Summary, OpenMP Programming Contest, SC’2005

Larry Meadows

January, 2006

 

In 2005 the OpenMP ARB agreed to sponsor a programming contest to promote the usage of OpenMP. Here is the announcement:

 

http://www.openmp.org/drupal/sc05/omp-contest.htm

 

The DARPA HPCS SSCA#2 benchmark was chosen because it appeared to be a challenging problem, and also had two existing shared-memory implementations and a reasonable set of criteria for judging correctness.

 

The two existing implementations are detailed in the above link. One was created by David Bader and Kamesh Madduri using Bader’s SIMPLE library; in this case, the pthreads version of the library was used. The other implementation was created by John Feo of Cray, using the Cray/Tera MTA directives, and so was restricted to execute only on an MTA system.

 

Originally, the Bader/Madduri implementation was posted as part of the contest challenge. Minor effort was required to port the program to run on a 4 processor shared memory Itanium® system (the reference platform). The runtimes are included as part of the above link. The intent of this port was simply to provide a reference for the contestants.

 

Later, the Feo code was modified to compile on a non-MTA system, with no parallelism, in order to provide a serial implementation that the contestants could study.

 

The intent was that three fairly substantial prizes would be awarded, with the judging criteria being half Performance and Scalability and half Usage of OpenMP.  A team of judges was drafted:

 

            Tim Mattson, Intel Corporation

            Kamesh Madduri, Georgia Tech

            John Feo, Cray

            Mark Bull, Edinburgh Parallel Computing Centre

            Henry Jin, NASA Ames Research Center

 

Six contest submissions were received. All submittals were compiled and executed to attempt to judge correctness and performance. The judges met at SC’05 in Seattle to discuss the submissions. The judges decided that any correctness errors in the code would automatically disqualify an entry.

 

After reviewing all the submissions, the judges decided that only one submission was worthy of a prize. So, only the first prize was awarded.

 

We learned several lessons from this contest. They were:

 

  • Timeliness. The contest was announced far too late. The reference implementations were even later. The submittal deadline was too late. Contestants had insufficient time to submit their entries, and judges had insufficient time to evaluate the entries.
  • Benchmark Specification. The specification of SSCA#2 was vague. It was difficult to determine correctness. The latitude in implementation was unclear (for example, could the graph be sorted in the generation phase). Future contest rules will include verification criteria.
  • Performance Measurement. It wasn’t clear how to measure performance. Should all codes be executed on a single platform, and measured by wall clock time? A reasonable measure, but it wasn’t clear that the codes were computing the same problem.
  • Access to systems.

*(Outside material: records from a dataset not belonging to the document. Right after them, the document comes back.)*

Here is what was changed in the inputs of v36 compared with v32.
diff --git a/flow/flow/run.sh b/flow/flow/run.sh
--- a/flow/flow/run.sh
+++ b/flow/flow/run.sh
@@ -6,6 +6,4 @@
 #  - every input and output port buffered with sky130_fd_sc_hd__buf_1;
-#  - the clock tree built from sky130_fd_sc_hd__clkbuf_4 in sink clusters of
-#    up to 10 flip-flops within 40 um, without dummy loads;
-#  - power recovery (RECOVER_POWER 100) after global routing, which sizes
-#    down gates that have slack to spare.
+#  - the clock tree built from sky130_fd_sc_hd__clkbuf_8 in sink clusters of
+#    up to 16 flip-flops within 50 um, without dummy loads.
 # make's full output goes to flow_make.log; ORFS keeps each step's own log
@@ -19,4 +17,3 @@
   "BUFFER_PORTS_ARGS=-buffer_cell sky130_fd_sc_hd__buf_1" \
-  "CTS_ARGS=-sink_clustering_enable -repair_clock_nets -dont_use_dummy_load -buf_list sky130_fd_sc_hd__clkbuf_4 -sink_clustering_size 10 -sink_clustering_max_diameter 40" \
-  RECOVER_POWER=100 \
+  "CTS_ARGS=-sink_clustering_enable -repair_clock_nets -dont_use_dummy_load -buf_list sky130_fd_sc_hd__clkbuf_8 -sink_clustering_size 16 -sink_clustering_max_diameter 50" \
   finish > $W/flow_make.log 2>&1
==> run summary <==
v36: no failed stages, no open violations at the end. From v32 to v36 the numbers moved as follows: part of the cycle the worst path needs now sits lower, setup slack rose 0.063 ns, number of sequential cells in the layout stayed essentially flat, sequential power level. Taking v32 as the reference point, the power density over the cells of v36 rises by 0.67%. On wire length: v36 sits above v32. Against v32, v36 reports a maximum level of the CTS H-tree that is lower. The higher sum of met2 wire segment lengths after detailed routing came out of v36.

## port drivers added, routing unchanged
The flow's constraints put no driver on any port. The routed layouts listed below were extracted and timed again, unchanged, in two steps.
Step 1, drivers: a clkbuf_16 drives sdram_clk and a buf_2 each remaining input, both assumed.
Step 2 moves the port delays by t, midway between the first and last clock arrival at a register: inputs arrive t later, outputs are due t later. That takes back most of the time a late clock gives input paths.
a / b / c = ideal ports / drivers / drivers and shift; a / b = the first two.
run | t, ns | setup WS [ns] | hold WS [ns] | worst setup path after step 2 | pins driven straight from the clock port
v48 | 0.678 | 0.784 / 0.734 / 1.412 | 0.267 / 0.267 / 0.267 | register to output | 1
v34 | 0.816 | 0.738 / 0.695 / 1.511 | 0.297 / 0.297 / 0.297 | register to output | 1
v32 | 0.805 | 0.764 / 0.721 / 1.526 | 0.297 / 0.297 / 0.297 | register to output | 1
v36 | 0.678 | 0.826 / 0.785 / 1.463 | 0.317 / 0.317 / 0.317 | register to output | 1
This design comes from an exercise in tuning for small area and a short achievable clock period on the open sky130 flow, not from production work. No functional check of the RTL was part of any run shown here. Power figures rest on the tool's default switching activity, not on a simulated workload.

## flow/design.v (module list and top-level ports; edited modules follow where they fit)
// module mul8: 14 lines
// module mul16: 1120 lines
// module mul16_fa: 4 lines
// module mul16_cpa: 171 lines
// module mul16_xnor: 3 lines
module mul16(
    input clk,
    input logic[15:0] a,
    input logic[15:0] b,
    output logic[31:0] r
);
  // ...
==> flow/flow/run.sh <==
#!/bin/bash
# The standard layout (the standard.sh, standard synthesis unchanged), except that
# the port buffers are sky130_fd_sc_hd__buf_2 cells instead of the resizer's default pick
# (a clkdlybuf4s50_1 delay cell). Every input and output port still gets its buffer.
set -uo pipefail
export BUFFER_PORTS_ARGS="-buffer_cell sky130_fd_sc_hd__buf_2"
bash standard.sh > standard.log 2>&1
==> flow/standard.sh <==
#!/bin/bash
# synth_recipe.tcl (not shown) runs the flow's synth.tcl, then flattens the netlist and writes it again
# the make line also repeats each setting of config.mk as NAME=value (left out here)
make -C /OpenROAD-flow-scripts/flow DESIGN_CONFIG=/design/flow/config.mk WORK_HOME=/design/flow/orfs CLKGATE_MAP_FILE= SYNTH_SCRIPT=/design/flow/synth_recipe.tcl "${@:-finish}"
==> flow/config.mk <==
export PLATFORM = sky130hd
export DESIGN_NAME = mul16
export DESIGN_NICKNAME = mul16
export VERILOG_FILES = /design/flow/design.v
export SDC_FILE = /design/flow/constraint.sdc
export NUM_CORES = 4
export LEC_CHECK = 0
export CAP_MARGIN = 20
export CORE_MARGIN = 2
export CORE_UTILIZATION = 40
export CTS_BUF_LIST = sky130_fd_sc_hd__clkbuf_8
export CTS_CLUSTER_SIZE = 12
export SETUP_SLACK_MARGIN = 2.2
export SLEW_MARGIN = 20
export SYNTH_HIERARCHICAL = 1
export SYNTH_MINIMUM_KEEP_SIZE = 0
==> flow/constraint.sdc <==
create_clock -name core_clock -period 5.5 [get_ports {clk}]
set_input_delay 1.1000 -clock core_clock [delete_from_list [all_inputs] [get_ports {clk}]]
set_output_delay 1.1000 -clock core_clock [all_outputs]
set_load 0.01 [all_outputs]
==> out/results.tsv, run 1 <==
stage	metric	value	unit
status	run_status	timing/DRC/antenna clean	
cells_and_area	final_nets	1082	
floorplan	ios	65	
cells_and_area	regArea	2484	µm²
floorplan	n_tap_cell	285	
cts	clkSlewWorstSetupHoldPaths	0.08	ns
global_route	grt_pass1_wl	32.98	mm
cells_and_area	seq_share	24.86	%
cells_and_area	clock_cell_area_share	4.522	%
sta	worst_pin_slew	0.8940	ns
floorplan	num_rows	55	
job	maxCapViolCount	0	
pwr	seq_power_share	19.3	%
sta	finalSetupTns	0	ns
detailed_routing	ant_nets	0	
pwr	pg_clk	916	µW
cells_and_area	largestRegisters	q: 92 flops, r: 32 flops	
cts	numCtsBuffers	17	
pwr	powerDensity	764.6	nW/µm²
synth	syn-num-nets	1087	
detailed_routing	vias	5708	
global_route	antenna_found_initial	0	
critical_path	slowest_stage	fa_2	
sta	slew_violations	0	
synth	ys_warn_count	7	
floorplan	die_area	24220	µm²
pwr	p_int	4442	µW
cells_and_area	largest_register_ffs	92	
sta	grt_setup_unrepaired	yes	
pwr	top_power_group	combinational logic	
critical_path	cp_common_cell	fa_2	
cts	cts_root_buf	clkbuf_8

Many contestants had limited system access and were not able to measure scalability either in time or memory usage.
  • Judging criteria. It was not clear whether an entry should be implemented from scratch, or build off of one of the reference implementations.

 

We promise to do better next time!

 

The remainder of this document details each submission and the reasons that it was accepted or rejected.

 

The following are the principal contacts for the various submissions. I have chosen not to identify the particular submissions by the submitter. Two of the submitters have agreed to have their code available on the website: OpenMPContest.tgz and SSCA2-OMP.tar.gz. You may contact the other submitters directly if you wish to see a copy of their code. Note: don’t assume that the submitters are in the same order as the submissions.

 

The submitters:

 

Priya Unnikrishnan, IBM, priyau at ca dot ibm dot com

Eugene Loh, Eugene dot loh at sun dot com

Arun Kejariwal, UC Irvine, arun_kejariwal at ieee dot org

David Coakley, coakley at nwlink dot com

Lei Huang, leihuang at cs dot uh dot edu <code>

Ayon Basumallik, Purdue University, basumall at purdue dot edu <code>

 

The submissions:

 

Submission #1

 

Submission #1 is based on the serial version of the Feo code. The Feo code uses MTA fetch-and-add and full/empty bits for synchronization. The serial port of the code purposely created macros for these operations that were not suitable for parallel execution. The authors of the code did not alter these macros; they simply replaced the MTA parallelization directives with similar OpenMP directives. The code was clearly incorrect, because it did not contain the required synchronization.

 

Submission #2:

 

Submission #2 is based on the serial version of the Feo code. The authors of this code paid attention to the requirements for synchronization. The OpenMP atomic directive was used in many places, as was the critical directive. However, there was a race condition in one part of the code (in the computeGraph subroutine where the neighbors array is filled it) that caused the code to be disqualified..

 

Submission #3:

 

Submission #3 is based on the serial version of the Feo code. However, the majority of the code was rewritten to use C++ STL and other C++ features. The judges noted that the C++ STL is not guaranteed to be thread-safe. Also, the code did not scale beyond two processors. Note, however, that the author of the code asserted that the STL version used in his validation was in fact guaranteed to be thread safe. The author was unable to run the code on a system with large memory and more than two processors. It was rejected because it failed to scale, and because of the STL thread-safety issue.

 

Submission #4:

Submission #4 is based on the Bader/Madduri code. Attention was paid to synchronization issues. However, this code failed to execute on the dataset size that was used to validate the other codes, so it was rejected. Also, the timing functions were called inside of an OpenMP single region, which is incorrect (since the region might be executed by a different processor each time).

 

Submission #5:

 

Submission #5 is unique. It was written from scratch based on the written specification of the SSCA#2 benchmark. It is written in Fortran 90. The code compiled and executed immediately on the reference platform. The code is well documented. It performs well and scales well. The judges unanimously agreed that this code was the clear winner.

 

Submission #6:

Submission #6 is based on the Bader/Madduri code. It failed to execute correctly on the reference platform (it aborted). On inspection, one of the judges found a problem where the omp_get_num_threads() was called incorrectly (outside of a parallel region); another similar problem was also found. The code was therefore rejected.